La prima sensazione che abbiamo, rivedendo le immagini della seconda tappa di Vuelta, a Alahurìn de la Torre a Caminito del Rey, è di immenso stupore. Come è possibile che un fuoriclasse del calibro di Vincenzo Nibali, un campione capace di vincere in carriera Giro d'Italia, Tour de France e Vuelta, incappi in un così grossolano comportamento antisportivo da venir squalificato dalla gara? Come è possibile che si faccia cogliere dalle telecamere mentre si lascia trainare da un'ammiraglia Astana per recuperare lo svantaggio perso rispetto al gruppo? Un'ingenuità grave, quasi rocambolesca, da bambino pescato con le mani nella marmellata. Non è più un bambino, però, Vincenzo Nibali, ed è difficile, per un movimento ciclistico intero, quello italiano, che lo aveva eletto come modello, poterlo perdonare dopo che è stato colto in flagrante a cercare di non perdere contatto dalla classifica generale con mezzi tutt'altro che leciti.

Guardiamo ai fatti. Come premessa, va detto che questo 2015 è l'annus horribilis dello Squalo siciliano, che l'anno scorso, di questi tempi, era il campione del Tour de France in carica, conquistatore del podio più importante dell'anno sui Campi Elisi. Quest'anno, per lui, "soltanto" (si fa per dire) il quarto posto in Francia, coronato da una sola prestazione degna del livello a cui ci aveva abituato. Va anche specificato che la sua partecipazione alla Vuelta è stata decisa un po' all'ultimo minuto, su invito di Vinokourov e con la voglia di riscatto del campione ancora all'asciutto di vittorie.

Durante la tappa di ieri, sulla carta una di quelle tranquille, se non per un interessante arrivo in salita, è successo però quell'evento che fa del ciclismo uno sport tanto affascinante quanto imprevedibile. A circa 30 km dal traguardo, una maxi caduta di gruppo coinvolge anche il campione italiano dell'Astana, che è costretto a fermarsi, con la bicicletta distrutta. Deve aspettare per più di un minuto, durante il quale le telecamere lo mostrano amareggiato, mentre scalpita per poter rientrare in gara il prima possibile. Quando gli viene riportata la bicicletta, e può finalmente ripartire, tra lui e il gruppo si è creato un bel distacco; i compagni di squadra dell'Astana, Rosa, Cataldo e Zeits, lo aiutano a riprendere contatto con la testa della corsa. Alla fine, dopo un bello sforzo, sembra che Nibali ce l'abbia fatta. Ma qualcosa non quadra: le riprese dell'elicottero della corsa, infatti, mostrano come il corridore italiano si sia aiutato, nella sua apparentemente ottima rimonta, appoggiandosi all'ammiraglia Astana guidata da Alexander Sheffer, che lo ha condotta a traino per circa 200 metri. Le immagini mostrano la bicicletta del siciliano schizzare in avanti non appena l'automobile arriva al suo fianco, chiara prova del fatto che l'aiuto illecito è arrivato.
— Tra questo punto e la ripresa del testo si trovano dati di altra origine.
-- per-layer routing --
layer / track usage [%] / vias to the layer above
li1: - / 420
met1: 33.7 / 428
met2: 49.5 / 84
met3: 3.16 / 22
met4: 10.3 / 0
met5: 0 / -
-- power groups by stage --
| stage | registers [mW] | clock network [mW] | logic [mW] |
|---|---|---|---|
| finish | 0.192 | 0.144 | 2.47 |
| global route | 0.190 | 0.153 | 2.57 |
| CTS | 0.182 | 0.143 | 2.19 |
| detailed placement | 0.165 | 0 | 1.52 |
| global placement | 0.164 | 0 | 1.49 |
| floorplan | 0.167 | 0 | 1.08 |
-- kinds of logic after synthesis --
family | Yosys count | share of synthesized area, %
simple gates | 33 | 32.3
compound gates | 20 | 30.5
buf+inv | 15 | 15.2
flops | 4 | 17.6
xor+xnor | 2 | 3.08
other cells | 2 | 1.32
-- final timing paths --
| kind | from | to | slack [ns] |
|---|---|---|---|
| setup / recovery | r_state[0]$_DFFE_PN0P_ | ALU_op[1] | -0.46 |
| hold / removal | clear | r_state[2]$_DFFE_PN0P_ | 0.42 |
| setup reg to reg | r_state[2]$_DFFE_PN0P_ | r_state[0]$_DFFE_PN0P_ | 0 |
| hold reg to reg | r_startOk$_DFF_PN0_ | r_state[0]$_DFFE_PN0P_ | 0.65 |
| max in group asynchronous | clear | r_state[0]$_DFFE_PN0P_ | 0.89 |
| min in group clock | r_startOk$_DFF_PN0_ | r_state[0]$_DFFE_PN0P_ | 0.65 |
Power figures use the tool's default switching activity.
File: src/rtl/mmcm_drp_ctrl.sv
// mmcm_drp_ctrl: reprograms the integer divide of one MMCM output over DRP.
// A request holds the MMCM in reset, read-modify-writes the two divider
// registers of the selected output, releases reset and waits for lock.
//   clk_in, rst_n_in        : clock (also MMCM DCLK), async active-low reset
//   cfg_valid/ready/sel/div : request handshake, output index, divide value
//   mmcm_daddr/di/do/den/dwe/drdy : DRP master port
//   mmcm_rst, mmcm_locked   : MMCM reset (active high), raw LOCKED
//   locked_sync, busy, done, err, err_code, lock_loss_cnt : status
module mmcm_drp_ctrl
  import mmcm_pkg::*;
#(
  parameter int unsigned NUM_CLKOUT   = 7,
  parameter int unsigned DRP_TIMEOUT  = 255,
  parameter int unsigned LOCK_TIMEOUT = 65535,
  parameter int unsigned SYNC_STAGES  = 2
) (
  input  logic        clk_in,
  input  logic        rst_n_in,
  input  logic        cfg_valid,
  output logic        cfg_ready,
  input  logic [2:0]  cfg_sel,
  input  logic [7:0]  cfg_div,
  output logic [6:0]  mmcm_daddr,
  output logic [15:0] mmcm_di,
  input  logic [15:0] mmcm_do,
  output logic        mmcm_den,
  output logic        mmcm_dwe,
  input  logic        mmcm_drdy,
  output logic        mmcm_rst,
  input  logic        mmcm_locked,
  output logic        locked_sync,
  output logic        busy,
  output logic        done,
  output logic        err,
  output logic [1:0]  err_code,
  output logic [15:0] lock_loss_cnt
);

  localparam int unsigned TimerMax = (DRP_TIMEOUT > LOCK_TIMEOUT) ? DRP_TIMEOUT : LOCK_TIMEOUT;
  localparam int unsigned TimerW   = $clog2(TimerMax + 1);
  localparam logic [TimerW-1:0] DrpLast  = TimerW'(DRP_TIMEOUT - 1);
  localparam logic [TimerW-1:0] LockLast = TimerW'(LOCK_TIMEOUT - 1);

  state_e            state_q, state_d;
  logic [2:0]        sel_q, sel_d;
  logic [6:0]        div_q, div_d;
  logic              idx_q, idx_d;
  logic [TimerW-1:0] timer_q, timer_d;
  logic [1:0]        init_q;
  logic              rst_q, rst_d;
  logic              den_q, den_d, dwe_q, dwe_d;
  logic [6:0]        daddr_q, daddr_d;
  logic [15:0]       di_q, di_d;
  logic              done_q, done_d, err_q, err_d, busy_q, busy_d, ready_q, ready_d;
  logic [1:0]        err_code_q, err_code_d;
  logic [15:0]       loss_q;
  logic              lock_fall;
  logic              illegal;

  mmcm_lock_sync #(
    .SYNC_STAGES(SYNC_STAGES)
  ) u_lock_sync (
    .clk_i  (clk_in),
    .rst_ni (rst_n_in),
    .async_i(mmcm_locked),
    .sync_o (locked_sync),
    .fall_o (lock_fall)
  );

  assign illegal = (32'(cfg_sel) >= NUM_CLKOUT) || (cfg_div == 8'd0) ||
                   (32'(cfg_div) > DivMax);

  always_comb begin
    state_d    = state_q;
    sel_d      = sel_q;
    div_d      = div_q;
    idx_d      = idx_q;
    timer_d    = timer_q;
    rst_d      = rst_q;
    daddr_d    = daddr_q;
    di_d       = di_q;
    err_code_d = err_code_q;

    unique case (state_q)
      StIdle: begin
        // ready_q is only ever high in idle, so it doubles as the accept gate
        if (cfg_valid && ready_q) begin
          sel_d = cfg_sel;
          div_d = cfg_div[6:0];
          if (illegal) begin
            err_code_d = ErrIllegal;
            state_d    = StErr;
          end else begin
            err_code_d = ErrNone;
            rst_d      = 1'b1;
            state_d    = StAssertRst;
          end
        end
      end
      StAssertRst: begin
        idx_d   = 1'b0;
        state_d = StRead;
      end
      StRead: begin
        timer_d = '0;
        state_d = StWaitRd;
      end
      StWaitRd: begin
        if (mmcm_drdy) begin
          di_d    = idx_q ? reg2_value(mmcm_do, div_q) : reg1_value(mmcm_do, div_q);
          state_d = StWrite;
        end else if (timer_q == DrpLast) begin
          err_code_d = ErrDrpTimeout;
          state_d    = StErr;
        end else begin
          timer_d = timer_q + TimerW'(1);
        end
      end
      StWrite: begin
        timer_d = '0;
        state_d = StWaitWr;
      end
      StWaitWr: begin
        if (mmcm_drdy) begin
          state_d = StNextReg;
        end else if (timer_q == DrpLast) begin
          err_code_d = ErrDrpTimeout;
          state_d    = StErr;
        end else begin
          timer_d = timer_q + TimerW'(1);
        end
      end
      StNextReg: begin
        if (!idx_q) begin
          idx_d   = 1'b1;
          state_d = StRead;
        end else begin
          rst_d   = 1'b0;
          state_d = StRelease;
        end
      end
      StRelease: begin
        timer_d = '0;
        state_d = StWaitLock;
      end
      StWaitLock: begin
        if (locked_sync) begin
          state_d = StDone;
        end else if (timer_q == LockLast) begin
          err_code_d = ErrLockTimeout;
          state_d    = StErr;
        end else begin
          timer_d = timer_q + TimerW'(1);
        end
      end
      StDone:  state_d = StIdle;
      StErr:   state_d = StIdle;
      default: state_d = StIdle;
    endcase

    // Address is presented together with the strobe it belongs to
    if (state_d == StRead || state_d == StWrite) begin
      daddr_d = reg1_addr(sel_q) | {6'b0, idx_d};
    end

    // Second edge after reset release lets the MMCM run and opens the port
    if (init_q == 2'b01) begin
      rst_d = 1'b0;
    end

    den_d   = (state_d == StRead) || (state_d == StWrite);
    dwe_d   = (state_d == StWrite);
    done_d  = (state_d == StDone);
    err_d   = (state_d == StErr);
    busy_d  = (state_d != StIdle);
    ready_d = (state_d == StIdle) && init_q[0];
  end

  always_ff @(posedge clk_in or negedge rst_n_in) begin
    if (!rst_n_in) begin
      state_q    <= StIdle;
      sel_q      <= '0;
      div_q      <= '0;
      idx_q      <= 1'b0;
      timer_q    <= '0;
      init_q     <= 2'b00;
      rst_q      <= 1'b1;
      den_q      <= 1'b0;
      dwe_q      <= 1'b0;
      daddr_q    <= '0;
      di_q       <= '0;
      done_q     <= 1'b0;
      err_q      <= 1'b0;
      busy_q     <= 1'b0;
      ready_q    <= 1'b0;
      err_code_q <= ErrNone;
      loss_q     <= '0;
    end else begin
      state_q    <= state_d;
      sel_q      <= sel_d;
      div_q      <= div_d;
      idx_q      <= idx_d;
      timer_q    <= timer_d;
      init_q     <= {init_q[0], 1'b1};
      rst_q      <= rst_d;
      den_q      <= den_d;
      dwe_q      <= dwe_d;
      daddr_q    <= daddr_d;
      di_q       <= di_d;
      done_q     <= done_d;
      err_q      <= err_d;
      busy_q     <= busy_d;
      ready_q    <= ready_d;
      err_code_q <= err_code_d;
      // Lock drops caused by our own reprogramming reset are not losses
      if (lock_fall && !rst_q && (loss_q != 16'hFFFF)) begin
        loss_q <= loss_q + 16'd1;
      end
    end
  end

  assign cfg_ready     = ready_q;
  assign mmcm_daddr    = daddr_q;
  assign mmcm_di       = di_q;
  assign mmcm_den      = den_q;
  assign mmcm_dwe      = dwe_q;
  assign mmcm_rst      = rst_q;
  assign busy          = busy_q;
  assign done          = done_q;
  assign err           = err_q;
  assign err_code      = err_code_q;
  assign lock_loss_cnt = loss_q;

endmodule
A fine tappa, la giuria della corsa si riunisce ed emette il suo verdetto: per Nibali, squalifica diretta dalla corsa. "Nel ciclismo episodi come questi ce ne sono molti, a maggior ragione dopo una caduta!! Alla fine tutto avrei pensato: una multa salata da pagare ed una penalizzazione come si usa fare per restare fuori classifica!!! Avrei accettato anche una penalità di dieci minuti!! Dopo tutto IO non sarò il primo né l'ultimo di questa vicenda." ha dichiarato il messinese sui social network, dopo aver manifestato le sue scuse ufficiali. "Per quello che è successo oggi chiedo veramente a tutti le scuse pubbliche, per chiunque sia indignato o vergognato per me!! Quello che è successo oggi alla Vuelta succede in ogni gara ciò non deve dimostrare che non è sbagliato e devo restare impunito!!! La giusta punizione da scontare la dettano i giudici."

Oltre a Nibali, squalificata anche l’ammiraglia di Sheffer, rea di averlo trainato. Una brutta notizia per Fabio Aru, che si ritroverà, tra le altre cose, a dover lottare per la generale senza un mezzo ausiliario di indiscussa utilità.

Cosa abbia spinto Nibali a questo gesto, è interrogativo delle ultime ore. Mentre sui social network qualcuno paventa l’utilizzo strumentale del comportamento antisportivo per segnare la frattura definitiva tra lo Squalo e il team kazako, e altri si rifanno al precedente di Froome al Giro 2010, la considerazione più logica sembra essere quella del crollo psicologico. A secco di risultati e colpito dalla sfortuna nella gara corrente, Nibali avrebbe scelto la soluzione più facile. Ma, conseguenze alla mano, non certo quella più indolore.